Mum has this little bare room with creaking floorboards half a floor down from my bedroom, with nothing in it much except dust and stacks of paper. She sits there at a wobbly table, hammering away at her old typewriter, writing books and magazine articles about Women’s Rights. Uncle Alfred had all sorts of smooth new computers down in the back room where Miss Silex works, and he was always on at Mum to change to one as well. But nothing will persuade Mum to change. She says her old machine is much more reliable. This is true. The shop computers went down at least once a week – this, Uncle Alfred said, was because of the activities up at Stallery – but the sound of Mum’s typewriter is a constant hammering, through all four floors of the house.

She looked up as I came in and pushed back a swatch of dark grey hair. Old photos show her looking rather like Anthea, except that her eyes are a light yellow-brown, like mine, but you would never think her anything like Anthea now. She is sort of faded and she always wears what Anthea calls “that horrible mustard coloured suit” and forgets to do her hair. I like that. She’s always the same, like the cathedral, and she always looks over her glasses at me the same way. “Is lunch ready?” she asked me.

“No,” I said. “Anthea’s not even started it.”

“Then come back when it’s ready,” she said, bending to look at the paper sticking up from her typewriter.

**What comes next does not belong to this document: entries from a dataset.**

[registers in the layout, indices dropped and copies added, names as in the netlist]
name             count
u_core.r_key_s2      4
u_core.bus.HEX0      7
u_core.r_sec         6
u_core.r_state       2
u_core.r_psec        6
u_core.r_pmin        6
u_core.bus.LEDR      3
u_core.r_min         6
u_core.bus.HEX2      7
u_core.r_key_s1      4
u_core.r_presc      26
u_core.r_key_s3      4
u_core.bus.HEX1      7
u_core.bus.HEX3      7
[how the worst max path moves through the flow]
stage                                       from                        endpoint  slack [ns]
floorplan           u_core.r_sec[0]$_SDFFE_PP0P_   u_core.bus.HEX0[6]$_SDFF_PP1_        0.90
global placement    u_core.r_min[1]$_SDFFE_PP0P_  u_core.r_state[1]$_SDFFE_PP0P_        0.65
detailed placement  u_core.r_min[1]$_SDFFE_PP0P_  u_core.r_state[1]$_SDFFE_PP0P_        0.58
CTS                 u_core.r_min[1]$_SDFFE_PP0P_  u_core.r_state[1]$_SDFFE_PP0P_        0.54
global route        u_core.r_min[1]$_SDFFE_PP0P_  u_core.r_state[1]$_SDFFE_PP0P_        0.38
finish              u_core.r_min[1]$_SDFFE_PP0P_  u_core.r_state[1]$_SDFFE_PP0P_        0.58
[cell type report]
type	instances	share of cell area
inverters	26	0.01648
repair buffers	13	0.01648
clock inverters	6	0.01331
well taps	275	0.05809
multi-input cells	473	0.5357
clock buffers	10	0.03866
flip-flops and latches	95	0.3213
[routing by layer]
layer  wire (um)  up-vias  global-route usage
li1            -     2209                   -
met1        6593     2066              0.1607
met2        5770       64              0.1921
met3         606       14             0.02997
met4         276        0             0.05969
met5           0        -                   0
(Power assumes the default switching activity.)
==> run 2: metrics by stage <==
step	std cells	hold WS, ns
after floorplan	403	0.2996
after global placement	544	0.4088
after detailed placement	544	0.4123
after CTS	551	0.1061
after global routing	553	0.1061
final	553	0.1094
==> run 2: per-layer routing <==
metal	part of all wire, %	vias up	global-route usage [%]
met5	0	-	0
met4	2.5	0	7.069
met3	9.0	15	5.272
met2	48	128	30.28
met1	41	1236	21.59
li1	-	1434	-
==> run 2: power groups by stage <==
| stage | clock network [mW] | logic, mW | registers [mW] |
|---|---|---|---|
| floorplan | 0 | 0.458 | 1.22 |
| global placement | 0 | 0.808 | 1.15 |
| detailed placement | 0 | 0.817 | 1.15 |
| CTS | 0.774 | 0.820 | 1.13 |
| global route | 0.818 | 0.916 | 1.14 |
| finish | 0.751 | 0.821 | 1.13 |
File: config.mk
export PLATFORM = sky130hd
export DESIGN_NAME = cg_ptw_sv39_flat
export DESIGN_NICKNAME = d
export VERILOG_FILES = /design/src/rtl/cg_mmu_pkg.sv /design/src/rtl/cg_ptw_sv39_if.sv /design/src/rtl/cg_ptw_pte_check.sv /design/src/rtl/cg_ptw_sv39.sv /design/src/flat_wrapper.sv
export SDC_FILE = /design/constraint.sdc
export NUM_CORES = 1
export LEC_CHECK = 0
export BUFFER_PORTS_ARGS = -buffer_cell sky130_fd_sc_hd__buf_4
export CORE_AREA = 8 8 139 141
export CTS_CLUSTER_DIAMETER = 150
export CTS_CLUSTER_SIZE = 20
export DETAILED_ROUTE_END_ITERATION = 8
export DIE_AREA = 0 0 147 149
export PLACE_DENSITY_LB_ADDON = 0.3
export SLEW_MARGIN = 40
export SYNTH_ARGS = -nofsm -noshare
export SYNTH_HDL_FRONTEND = slang
export SYNTH_HIERARCHICAL = 1
export SYNTH_SLANG_ARGS = --single-unit
File: constraint.sdc
create_clock -name i_clk -period 2.18 [get_ports i_clk]
set_clock_uncertainty 0.05 [all_clocks]
set_input_delay 0.109 -clock i_clk [delete_from_list [all_inputs] [get_ports i_clk]]
set_output_delay 0.109 -clock i_clk [all_outputs]
set_load 0.005 [all_outputs]
File: src/rtl/cg_mmu_pkg.sv
// cg_mmu_pkg
// Shared Sv39 definitions for the page-table walker.
// Contents:
//   - Address and field widths.
//   - The Sv39 PTE layout.
//   - The walker state encoding.
//   - Level constants.
//   - A helper that selects one 9-bit VPN slice from the latched VPN.
package cg_mmu_pkg;

  localparam int VADDR_WIDTH  = 39;
  localparam int PADDR_WIDTH  = 56;
  localparam int PPN_WIDTH    = 44;
  localparam int OFFSET_WIDTH = 12;
  localparam int VPN_WIDTH    = 9;
  localparam int PTE_WIDTH    = 64;
  localparam int LEVELS       = 3;

  typedef logic [1:0] level_t;
  localparam level_t LEVEL_TOP = 2'd2;

  // Sv39 PTE, MSB first: reserved[63:54], ppn[53:10], rsw[9:8], D A G U X W R V
  typedef struct packed {
    logic [9:0]           reserved;
    logic [PPN_WIDTH-1:0] ppn;
    logic [1:0]           rsw;
    logic                 d;
    logic                 a;
    logic                 g;
    logic                 u;
    logic                 x;
    logic                 w;
    logic                 r;
    logic                 v;
  } pte_t;

  typedef enum logic [2:0] {
    ST_IDLE = 3'd0,
    ST_REQ  = 3'd1,
    ST_WAIT = 3'd2,
    ST_DONE = 3'd3,
    ST_COOL = 3'd4
  } ptw_state_t;

  // vpn = {vpn2, vpn1, vpn0}
  function automatic logic [VPN_WIDTH-1:0] vpn_at(input logic [3*VPN_WIDTH-1:0] vpn,
                                                  input level_t level);
    case (level)
      2'd2:    vpn_at = vpn[26:18];
      2'd1:    vpn_at = vpn[17:9];
      default: vpn_at = vpn[8:0];
    endcase
  endfunction

endpackage

File: src/rtl/cg_ptw_sv39_if.sv
// cg_ptw_sv39_if
// Single-outstanding PTE read port between the walker and memory.
// Signals:
//   req_valid / req_ready  request handshake
//   req_addr               PTE physical address
//   resp_valid / resp_data PTE read response; there is no backpressure
// Modports:
//   master  the walker
//   slave   the memory side
interface cg_ptw_sv39_if;
  import cg_mmu_pkg::*;

  logic                   req_valid;
  logic                   req_ready;
  logic [PADDR_WIDTH-1:0] req_addr;
  logic                   resp_valid;
  logic [PTE_WIDTH-1:0]   resp_data;

  modport master (output req_valid, req_addr,
                  input  req_ready, resp_valid, resp_data);
  modport slave  (input  req_valid, req_addr,
                  output req_ready, resp_valid, resp_data);
endinterface

File: src/rtl/cg_ptw_pte_check.sv
// cg_ptw_pte_check
// Combinational decode of one Sv39 PTE at a given walk level.
// Macro: when CG_PTW_AD_CHECK_EN is defined, a leaf with A=0, or with W=1 and D=0, faults.
//        When it is undefined, the A and D bits are ignored.
// Inputs:
//   i_pte      PTE under decode
//   i_level    current walk level (2..0)
//   i_vpn_lo   {vpn1, vpn0} of the missing VA
// Outputs:
//   o_leaf      valid leaf
//   o_next      descend one level
//   o_fault     page fault
//   o_leaf_ppn  leaf PPN, with superpage bits filled in from the VA
module cg_ptw_pte_check
  import cg_mmu_pkg::*;
(
  input  pte_t                 i_pte,
  input  level_t               i_level,
  input  logic [17:0]          i_vpn_lo,
  output logic                 o_leaf,
  output logic                 o_next,
  output logic                 o_fault,
  output logic [PPN_WIDTH-1:0] o_leaf_ppn
);

  logic misaligned;
  logic unused_pte_bits;

  assign unused_pte_bits = ^{i_pte.reserved, i_pte.rsw, i_pte.g, i_pte.u, i_pte.a, i_pte.d};

  // A superpage leaf must have zero in the PPN bits the VA supplies.
  always_comb begin
    case (i_level)
      2'd2:    misaligned = |i_pte.ppn[17:0];
      2'd1:    misaligned = |i_pte.ppn[8:0];
      default: misaligned = 1'b0;
    endcase
  end

  always_comb begin
    o_leaf  = 1'b0;
    o_next  = 1'b0;
    o_fault = 1'b0;
    if (!i_pte.v || (!i_pte.r && i_pte.w)) begin
      o_fault = 1'b1;
    end else if (i_pte.r || i_pte.x) begin
      if (misaligned) begin
        o_fault = 1'b1;
`ifdef CG_PTW_AD_CHECK_EN
      end else if (!i_pte.a || (i_pte.w && !i_pte.d)) begin
        o_fault = 1'b1;
`endif
      end else begin
        o_leaf = 1'b1;
      end
    end else if (i_level == 2'd0) begin
      o_fault = 1'b1;
    end else begin
      o_next = 1'b1;
    end
  end

  always_comb begin
    case (i_level)
      2'd2:    o_leaf_ppn = {i_pte.ppn[43:18], i_vpn_lo};
      2'd1:    o_leaf_ppn = {i_pte.ppn[43:9], i_vpn_lo[8:0]};
      default: o_leaf_ppn = i_pte.ppn;
    endcase
  end

endmodule

File: src/rtl/cg_ptw_sv39.sv
// cg_ptw_sv39
// Sv39 hardware page-table walker servicing TLB misses.
// Macro: CG_PTW_AD_CHECK_EN (see cg_ptw_pte_check) enables A/D checking on leaves.
//
// Ports:
//   i_clk, i_rst      clock; synchronous active-high reset
//   i_satp_ppn        root page-table PPN
//   i_tlb_miss        miss request; sampled only in IDLE
//   i_tlb_miss_vaddr  missing VA
//   o_ptw_valid       one-cycle fill pulse
//   o_ptw_paddr       {leaf PPN, 12'b0}; held until the next fill
//   o_ptw_fault       one-cycle page-fault pulse
//   o_busy            walk in progress
//   mem               PTE read port (master)
//
// state | meaning
// ------+-----------------------------------------------------
// IDLE  | waiting for a miss
// REQ   | PTE read request presented, waiting for ready
// WAIT  | request accepted, waiting for the PTE response
// DONE  | one-cycle fill or fault pulse
// COOL  | one cycle ignoring the stale miss after a completed walk
module cg_ptw_sv39
  import cg_mmu_pkg::*;
(
  input  logic                   i_clk,
  input  logic                   i_rst,
  input  logic [PPN_WIDTH-1:0]   i_satp_ppn,
  input  logic                   i_tlb_miss,
  input  logic [VADDR_WIDTH-1:0] i_tlb_miss_vaddr,
  output logic                   o_ptw_valid,
  output logic [PADDR_WIDTH-1:0] o_ptw_paddr,
  output logic                   o_ptw_fault,
  output logic                   o_busy,
  cg_ptw_sv39_if.master          mem
);

  ptw_state_t           state;
  level_t               level;
  logic [PPN_WIDTH-1:0] a_ppn;
  logic [26:0]          vpn_q;
  logic                 req_valid_q;
  pte_t                 pte;
  logic                 pte_leaf;
  logic                 pte_next;
  logic                 pte_fault;
  logic [PPN_WIDTH-1:0] leaf_ppn;
  logic                 unused_vaddr_off;

  assign unused_vaddr_off = ^i_tlb_miss_vaddr[OFFSET_WIDTH-1:0];

  assign pte = pte_t'(mem.resp_data);

  // The address is built only from registers, so it stays stable while REQ waits for ready.
  assign mem.req_valid = req_valid_q;
  assign mem.req_addr  = {a_ppn, vpn_at(vpn_q, level), 3'b000};

  cg_ptw_pte_check u_pte_check (
    .i_pte      (pte),
    .i_level    (level),
    .i_vpn_lo   (vpn_q[17:0]),
    .o_leaf     (pte_leaf),
    .o_next     (pte_next),
    .o_fault    (pte_fault),
    .o_leaf_ppn (leaf_ppn)
  );

  always_ff @(posedge i_clk) begin
    if (i_rst) begin
      state       <= ST_IDLE;
      level       <= LEVEL_TOP;
      a_ppn       <= '0;
      vpn_q       <= '0;
      req_valid_q <= 1'b0;
      o_ptw_valid <= 1'b0;
      o_ptw_fault <= 1'b0;
      o_ptw_paddr <= '0;
      o_busy      <= 1'b0;
    end else begin
      o_ptw_valid <= 1'b0;
      o_ptw_fault <= 1'b0;
      case (state)
        ST_IDLE: begin
          if (i_tlb_miss) begin
            vpn_q       <= i_tlb_miss_vaddr[VADDR_WIDTH-1:OFFSET_WIDTH];
            level       <= LEVEL_TOP;
            a_ppn       <= i_satp_ppn;
            req_valid_q <= 1'b1;
            o_busy      <= 1'b1;
            state       <= ST_REQ;
          end
        end
        ST_REQ: begin
          if (mem.req_ready) begin
            req_valid_q <= 1'b0;
            state       <= ST_WAIT;
          end
        end
        ST_WAIT: begin
          if (mem.resp_valid) begin
            if (pte_fault) begin
              o_ptw_fault <= 1'b1;
              state       <= ST_DONE;
            end else if (pte_leaf) begin
              o_ptw_valid <= 1'b1;
              o_ptw_paddr <= {leaf_ppn, {OFFSET_WIDTH{1'b0}}};
              state       <= ST_DONE;
            end else if (pte_next) begin
              a_ppn       <= pte.ppn;
              level       <= level - 2'd1;
              req_valid_q <= 1'b1;
              state       <= ST_REQ;
            end
          end
        end
        ST_DONE: begin
          state <= ST_COOL;
        end
        ST_COOL: begin
          o_busy <= 1'b0;
          state  <= ST_IDLE;
        end
        default: begin
          req_valid_q <= 1'b0;
          o_busy      <= 1'b0;
          state       <= ST_IDLE;
        end
      endcase
    end
  end

endmodule

File: src/flat_wrapper.sv
// flat-port wrapper written by rule: the top's interface ports become plain ports
module cg_ptw_sv39_flat import cg_mmu_pkg::*;
  (i_clk, i_rst, i_satp_ppn, i_tlb_miss, i_tlb_miss_vaddr, o_ptw_valid, o_ptw_paddr, o_ptw_fault, o_busy, mem_req_valid, mem_req_addr, mem_req_ready, mem_resp_valid, mem_resp_data);
  cg_ptw_sv39_if mem_i ();
  input  logic i_clk;
  input  logic i_rst;
  input  logic [PPN_WIDTH-1:0] i_satp_ppn;
  input  logic i_tlb_miss;
  input  logic [VADDR_WIDTH-1:0] i_tlb_miss_vaddr;
  output logic o_ptw_valid;
  output logic [PADDR_WIDTH-1:0] o_ptw_paddr;
  output logic o_ptw_fault;
  output logic o_busy;
  output wire logic [$bits(mem_i.req_valid)-1:0] mem_req_valid;
  output wire logic [$bits(mem_i.req_addr)-1:0] mem_req_addr;
  input wire logic [$bits(mem_i.req_ready)-1:0] mem_req_ready;
  input wire logic [$bits(mem_i.resp_valid)-1:0] mem_resp_valid;
  input wire logic [$bits(mem_i.resp_data)-1:0] mem_resp_data;
  assign mem_req_valid = mem_i.req_valid;
  assign mem_req_addr = mem_i.req_addr;
  assign mem_i.req_ready = mem_req_ready;
  assign mem_i.resp_valid = mem_resp_valid;
  assign mem_i.resp_data = mem_resp_data;
  cg_ptw_sv39 u_core (.i_clk(i_clk), .i_rst(i_rst), .i_satp_ppn(i_satp_ppn), .i_tlb_miss(i_tlb_miss), .i_tlb_miss_vaddr(i_tlb_miss_vaddr), .o_ptw_valid(o_ptw_valid), .o_ptw_paddr(o_ptw_paddr), .o_ptw_fault(o_ptw_fault), .o_busy(o_busy), .mem(mem_i));
endmodule
==> flow_metrics.py <==
metrics = {
    "timing": {
        "period_minus_slack_ns": 2.25,
        "grt_setup_unrepaired": "true",
        "period_share_pct": 103,
        "maxSlewHeadroom_pct": 63.6,
        "worst_slack_ns": -0.0692,
        "fmax_ghz": 0.445,
        "slew_violations": 0,
        "worst_pin_slew_ns": 0.544,
        "setup-tns-final_ns": -0.0795,
        "finalSetupViolCount": 2,
        "hold_viol": 0,
    },
    "finish": {
        "fill_cells": 1541,
        "drive_gt1_share_pct": 38.3,
        "finalNonFillerCells": 1194,
        "post-route-util_pct": 54.2,
        "final_nets": 1113,
        "antenna_cells": 0,
        "area_growth_pct": 57.8,
    },
    "logic_synthesis": {
        "yosys_warnings": 6,
        "async_reset_ff_share_pct": 0,
        "synthCells": 695,
        "ys_types": 47,
        "synth.yosys.seq_area_share_pct": 42.3,
        "ys.flop_type": "dfxtp_1",
        "ys_seq_elements": 124,
        "syn_avg_cell_area_um2": 8.43,
        "synth_edf_count": 0,
        "netlist_area_mm2": 0.00586,
    },
    "route": {
        "drt-initial-drc-count": 241,
        "via_per_inst": 4.77,
        "routedWlPerCell_um": 17.2,
        "first_pass_iters": 5,
        "drtAntennaViolNets": 0,
        "drc_errors": 0,
        "num_vias": 5699,
        "drt_wl_total_um": 20600,
    },
    "floorplan": {
        "initial_utilization_pct": 34.4,
        "dieHeight_um": 149,
        "die_area_mm2": 0.0219,
        "core_mm2": 0.0171,
        "num_rows": 48,
        "io_pins": 268,
        "die_x_um": 147,
    },
    "worst_hold_path": {
        "hp-class": "in2reg",
        "worstHoldStart": "i_satp_ppn[13]",
    },
    "place": {
        "hpwl_um": 14200,
        "port_buffers": 224,
        "numPlacedInstances": 1095,
        "gp_congestion": 0.777,
    },
    "clock_network": {
        "root_buffer": "clkbuf_16",
        "clk_pin_slew_ns": 0.06,
        "clockBufferDepth": 2,
        "worstSkewPairLatency_ns": 0.41,
        "h-tree-depth": 4,
        "cts.sinks": 124,
        "cts_inserted_buffers": 17,
        "cts_tree": "built",
    },
    "global_route": {
        "grt_pass1_wl_um": 31800,
        "antenna_found_initial": 0,
        "grt_overflow": 0,
        "grt_max_degree": 63,
        "grt_usage_pct": 18.2,
        "grt_pass1_vias": 5927,
    },
    "power_and_ir_drop": {
        "p_total_mw": 7.70,
        "p_per_area_mw_per_mm2": 833,
        "irDropWorstVdd_v": 0.000534,
        "leakage_nw": 3.83,
    },
    "setup_path": {
        "critPathRequiredTime_ns": 2.46,
        "path_delay_family": "simple AND/OR/NAND/NOR gates",
        "worstReg2RegStart": "u_core/level[0]",
        "worst-path-buf-inv": 3,
        "cp-startpoint": "u_core/level[0]",
        "slowest_stage": "dfxtp_4",
        "cp_data_arrival_time_ns": 2.53,
        "worstPathCellList": "inv_4 -> ha_4 -> nand2_4 -> a31oi_4 -> o31a_1 -> buf_4 -> and4b_2 -> buf_12 -> nand2_1 -> a21oi_2",
        "worst_setup_path_end_kind": "flip-flop",
        "critPathLaunchType": "flip-flop",
        "crit_path_max_incr_delay_ns": 0.37,
        "crit_fanout": 26,
        "crit_type": "reg2reg",
    },
    "status": {
        "status": "complete, but fails checks",
        "violations": "setup timing",
    },
    "run": {
        "drv_cap": 0,
    },
}
[path summary, 6_finish.rpt]
check | end | cells past startpoint | slack (ns)
setup reg to reg | u_core/o_ptw_paddr[38] | 10 | -0.07
hold reg to reg | u_core/o_ptw_paddr[46] | 2 | 0.40
setup / recovery | u_core/o_ptw_paddr[38] | 10 | -0.07
hold / removal | u_core/a_ppn[13] | 3 | 0.02
[power breakdown]
group          switching [mW]  total (mW)  internal, mW
combinational           0.928        1.91         0.982
sequential              0.129        2.60          2.47
clock                    1.04        3.19          2.15
total                    2.10        7.70          5.60
[Yosys cell counts (2+ instances only)]
| library cell | n | share of area, % |
|---|---|---|
| a211oi_1 | 15 | 1.9 |
| a211oi_2 | 30 | 6.4 |
| a21oi_1 | 74 | 6.3 |
| a22o_1 | 8 | 1.2 |
| a22oi_1 | 10 | 1.3 |
| a31oi_1 | 2 | 0.21 |
| and3_1 | 2 | 0.21 |
| and4b_1 | 2 | 0.34 |
| buf_1 | 2 | 0.13 |
| buf_2 | 17 | 1.5 |
| buf_4 | 47 | 6.0 |
| buf_6 | 4 | 0.77 |
| clkbuf_1 | 23 | 1.5 |
| dfxtp_1 | 124 | 42 |
| ha_1 | 5 | 1.1 |
| inv_1 | 15 | 0.96 |
| mux2i_1 | 44 | 7.5 |
| nand2_1 | 163 | 10 |
| nand2b_1 | 3 | 0.32 |
| nand3_1 | 2 | 0.17 |
| nor2_1 | 50 | 3.2 |
| nor2b_1 | 4 | 0.43 |
| nor3_1 | 3 | 0.26 |
| nor3b_1 | 2 | 0.26 |
| nor4_2 | 2 | 0.43 |
| o21ai_0 | 20 | 1.7 |
| o21bai_1 | 2 | 0.26 |
[cell usage in the layout, fill, tap and decap left out, drive strengths merged, types with 21 or more instances in the layout]
master	n
buf	260
nand2	163
dfxtp	124
a21oi	74
dlygate4sd3	61
nor2	50
a211oi	45
mux2i	44
clkbuf	24
o21ai	21
[flip-flops by register name (all words and copies together), names as in the netlist]
name,cells
u_core/a_ppn,44
u_core/o_ptw_paddr,44
u_core/vpn_q,27
u_core/state,3
u_core/level,2
u_core/mem.req_valid,1
u_core/o_busy,1
u_core/o_ptw_fault,1
u_core/o_ptw_valid,1
[what timing repair did]
action / in CTS / in global routing
hold buffers: 61 / 0
hold endpoints to repair: 61 / 0
gates resized for setup: 17 / 32
buffers inserted: 2 / 0
endpoints found under the setup margin: 94 / 95
pin swaps: 2 / 4
gates cloned: 2 / 2
[through the flow]
step | area [um2] | hold WS, ns | setup WS, ns
3_5_place_dp | 7630 | 0.316 | -0.234
3_3_place_gp | 7630 | 0.311 | -0.194
6_report | 9250 | 0.0245 | -0.0692
2_1_floorplan | 5950 | 0.195 | 0.0112
5_1_grt | 9250 | 0.0178 | -0.119
4_1_cts | 9060 | 0.00149 | -0.00230
[area by class of cell]
cell class / instances / area, um2 / area share, %
clock buffers: 22 / 484 / 5.23
clock inverters: 10 / 185 / 2.00
inverters: 15 / 58.8 / 0.636
multi-input cells: 475 / 2990 / 32.4
flip-flops and latches: 124 / 2490 / 26.9
well taps: 225 / 282 / 3.04
repair buffers: 323 / 2760 / 29.8
[worst register-to-register path, cell delays in order (launching register included)]
cell,delay [ns]
dfxtp_4,0.37
inv_4,0.05
ha_4,0.25
nand2_4,0.09
a31oi_4,0.05
o31a_1,0.33
buf_4,0.15
and4b_2,0.36
buf_12,0.20
nand2_1,0.12
a21oi_2,0.16
[kinds of logic (layout without fill, tap and decap cells)]
| group | after synthesis | after routing | synth area share [%] |
|---|---|---|---|
| AO/OA/AOI/OAI | 171 | 171 | 20.7 |
| adder cells (fa/ha/maj) | 5 | 5 | 1.07 |
| buffers and inverters | 110 | 370 | 11.0 |
| flip-flops | 124 | 124 | 42.3 |
| multiplexers | 44 | 44 | 7.51 |
| other | 1 | 15 | 0.0640 |
| AND/OR/NAND/NOR | 240 | 240 | 17.2 |
[layer usage]
| metal | GRT usage (%) | vias up | wire length [um] |
|---|---|---|---|
| li1 | - | 2836 | - |
| met1 | 20.6 | 2653 | 8360 |
| met2 | 31.4 | 189 | 10400 |
| met3 | 6.64 | 21 | 1590 |
| met4 | 5.66 | 0 | 275 |
| met5 | 0 | - | 0 |
(Power assumes the default switching activity.)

“I’ll go when you tell me what pulling the possibilities means,” I said.

“Don’t bother me with things like that,” she said, winding the paper up so that she could read her latest line. “Ask your uncle. It’s only some sort of magicians’ stuff. What do you think of ‘disempowered broodmares’ as a description? Good, eh?”

“Great,” I said. Mum’s books are full of things like that. I’m never sure what they mean. That time I thought a disempowered broodmare was some sort of weak nightmare, and I went away thinking of all her other books, called things like Exploited for Dreams and Disabled Eunuchs . Uncle Alfred had a whole table of them down in the shop. One of my jobs was to dust them, but he almost never sold any, no matter how enticingly I piled them up.

I did lots of jobs in the shop, unpacking books, arranging them, dusting them, and cleaning the floor on the days Mrs Potts’ nerves wouldn’t let her come. Mrs Potts’ nerves were always bad on the days after she had tried to tidy Uncle Alfred’s workroom. The shop, and the whole house, used to echo then with shouts of “I told you just the floor , woman! You’ve ruined that experiment! And you’re lucky not to be a goldfish! Touch it again and you’ll be a goldfish!”